Bei diesem Rahmen sind die Nieten separat eingesetzt und anschließend verlötet worden. Man erkennt dies an den Lotresten auf der Rückseite der Träger. Zum Herstellen der Nietbilder wurde eine Bohrschablone verwendet.

Rahmen des Kesselwagens mit Pressblechachsträgern
--- wird fortgesetzt ---
Kesselwagen der Reichsbahnbauart
Der Kesselwagen entstand Anfang der zwanziger Jahre nach den Vorgaben der Deutschen Reichsbahn Gesellschaft DRG:- Arbeitsplattformen auf beiden Seiten des Kesseldomes quer zur Fahrtrichtung mit eigenem Aufstieg
- Manuell betriebenes Ablassventil zur Vermeidung von schädlichen Unterdrücken noch ohne Verbindung zum Entnahmestutzen
- Hohe Lampenhalter sind nicht mehr erforderlich. Die Halter befinden sich nun am kesselseitigen Geländer.
- Feststellbremse und Kunze-Knorr-Güterzugbremse sind standardmäßig vorhanden, das Bremserhäuschen kann auch entfallen, da die Güterzüge zunehmend gebremste Wagen führten.

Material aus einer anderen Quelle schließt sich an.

===== config.mk =====
export PLATFORM = sky130hd
export DESIGN_NAME = instruction_loader
export DESIGN_NICKNAME = d
export VERILOG_FILES = /design/src/rtl/instruction_loader.sv
export SDC_FILE = /design/constraint.sdc
export NUM_CORES = 1
export LEC_CHECK = 0
export BUFFER_PORTS_ARGS = -buffer_cell sky130_fd_sc_hd__buf_4
export CORE_MARGIN = 2
export CORE_UTILIZATION = 30
export CTS_CLUSTER_DIAMETER = 80
export DETAILED_ROUTE_END_ITERATION = 7
export GPL_TIMING_DRIVEN = 0
export SKIP_CTS_REPAIR_TIMING = 1
export SLEW_MARGIN = 20
export SYNTH_ARGS = -nofsm -noshare
export SYNTH_HDL_FRONTEND = slang
export SYNTH_SLANG_ARGS = --single-unit

===== constraint.sdc =====
create_clock -name i_clk -period 3.5 [get_ports i_clk]
set_clock_uncertainty 0.15 [all_clocks]
set_input_delay 0.35 -clock i_clk [delete_from_list [all_inputs] [get_ports i_clk]]
set_output_delay 0.35 -clock i_clk [all_outputs]
set_load 0.01 [all_outputs]

===== src/rtl/instruction_loader.sv =====
// rtl/instruction_loader.sv - streams host instruction words into instruction memory while holding the CPU pipeline
module instruction_loader #(
   parameter int          MEM_WORDS = 256,
   parameter int          CNT_W     = 9,
   parameter logic [31:0] BASE_ADDR = 32'h0000_0000
) (
   input  logic             i_clk,
   input  logic             i_reset,
   input  logic             i_start,
   input  logic [CNT_W-1:0] i_word_count,
   input  logic             i_abort,
   input  logic [31:0]      i_data,
   input  logic             i_valid,
   output logic             o_ready,
   output logic             o_mem_write,
   output logic [31:0]      o_mem_addr,
   output logic [31:0]      o_mem_data,
   output logic             o_cpu_hold,
   output logic             o_busy,
   output logic             o_done,
   output logic             o_error
);

   typedef enum logic [1:0] {
      S_IDLE,
      S_LOAD,
      S_FINISH
   } state_t;

   state_t           state, state_nxt;
   logic [CNT_W-1:0] count, count_nxt;
   logic [CNT_W-1:0] index, index_nxt;
   logic             ready_nxt, write_nxt, hold_nxt, busy_nxt, done_nxt, error_nxt;
   logic [31:0]      addr_nxt, data_nxt;
   logic             handshake, is_last, count_ok;

   assign handshake = i_valid & o_ready;
   assign is_last   = (index == count - CNT_W'(1));
   assign count_ok  = (i_word_count != '0) && (i_word_count <= CNT_W'(MEM_WORDS));

   always_ff @(posedge i_clk or negedge i_reset) begin
      if (!i_reset) begin
         state       <= S_IDLE;
         count       <= '0;
         index       <= '0;
         o_ready     <= 1'b0;
         o_mem_write <= 1'b0;
         o_mem_addr  <= BASE_ADDR;
         o_mem_data  <= 32'h0;
         o_cpu_hold  <= 1'b0;
         o_busy      <= 1'b0;
         o_done      <= 1'b0;
         o_error     <= 1'b0;
      end else begin
         state       <= state_nxt;
         count       <= count_nxt;
         index       <= index_nxt;
         o_ready     <= ready_nxt;
         o_mem_write <= write_nxt;
         o_mem_addr  <= addr_nxt;
         o_mem_data  <= data_nxt;
         o_cpu_hold  <= hold_nxt;
         o_busy      <= busy_nxt;
         o_done      <= done_nxt;
         o_error     <= error_nxt;
      end
   end

   // Every output is registered: the values computed here appear one cycle later.
   always_comb begin
      state_nxt = state;
      count_nxt = count;
      index_nxt = index;
      ready_nxt = 1'b0;
      write_nxt = 1'b0;
      addr_nxt  = o_mem_addr;
      data_nxt  = o_mem_data;
      hold_nxt  = 1'b0;
      busy_nxt  = 1'b0;
      done_nxt  = 1'b0;
      error_nxt = o_error;
      case (state)
         S_IDLE: begin
            if (i_start) begin
               if (count_ok) begin
                  count_nxt = i_word_count;
                  index_nxt = '0;
                  error_nxt = 1'b0;
                  ready_nxt = 1'b1;
                  hold_nxt  = 1'b1;
                  busy_nxt  = 1'b1;
                  state_nxt = S_LOAD;
               end else begin
                  error_nxt = 1'b1;
               end
            end
         end
         S_LOAD: begin
            ready_nxt = 1'b1;
            hold_nxt  = 1'b1;
            busy_nxt  = 1'b1;
            // Abort wins over a same-cycle handshake, so that word is dropped.
            if (i_abort) begin
               ready_nxt = 1'b0;
               hold_nxt  = 1'b0;
               busy_nxt  = 1'b0;
               error_nxt = 1'b1;
               state_nxt = S_IDLE;
            end else if (handshake) begin
               write_nxt = 1'b1;
               addr_nxt  = BASE_ADDR + 32'({index, 2'b00});
               data_nxt  = i_data;
               if (is_last) begin
                  ready_nxt = 1'b0;
                  done_nxt  = 1'b1;
                  state_nxt = S_FINISH;
               end else begin
                  index_nxt = index + CNT_W'(1);
               end
            end
         end
         S_FINISH: begin
            state_nxt = S_IDLE;
         end
         default: begin
            state_nxt = S_IDLE;
         end
      endcase
   end

endmodule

Kesselwagen der Reichsbahnbauart. Das Fahrgestell ist noch im OSM-Ursprungszustand, das Bremserhaus stammt von Petau Modellbau31.01.2023

Kesselwagenzug mit BR94 und Kohlewagen31.01.2023
--- wird fortgesetzt ---
4-achsige Kesselwagen der Länderbahnbauart
Die Kesselwagen der Länderbahnzeit wirken teilweise recht provisorisch, gab es doch Beispiele, bei denen ein vierachsiger Flachwagen mit einem Kessel beladen wurde. Der abgebildete Kesselwagen der SCNF, also der französischen Staatsbahn, ist aber von Anfang an als Kesselwagen gebaut worden. Interessantes Detail: Der rechte Radsatz weist noch Speichen auf.
4-achsiger Kesselwagen der SCNF in Sourbrodt (Vennbahn)
Der Wagen enthält keinerlei Schwallbleche im langen Kessel, dadurch ist das Laufverhalten am Ablaufberg schwer vorherzusagen. Der Kessel liegt auf Holzbohlen auf dem Rahmen auf, gegen die dann die Spanngurte gespannt werden..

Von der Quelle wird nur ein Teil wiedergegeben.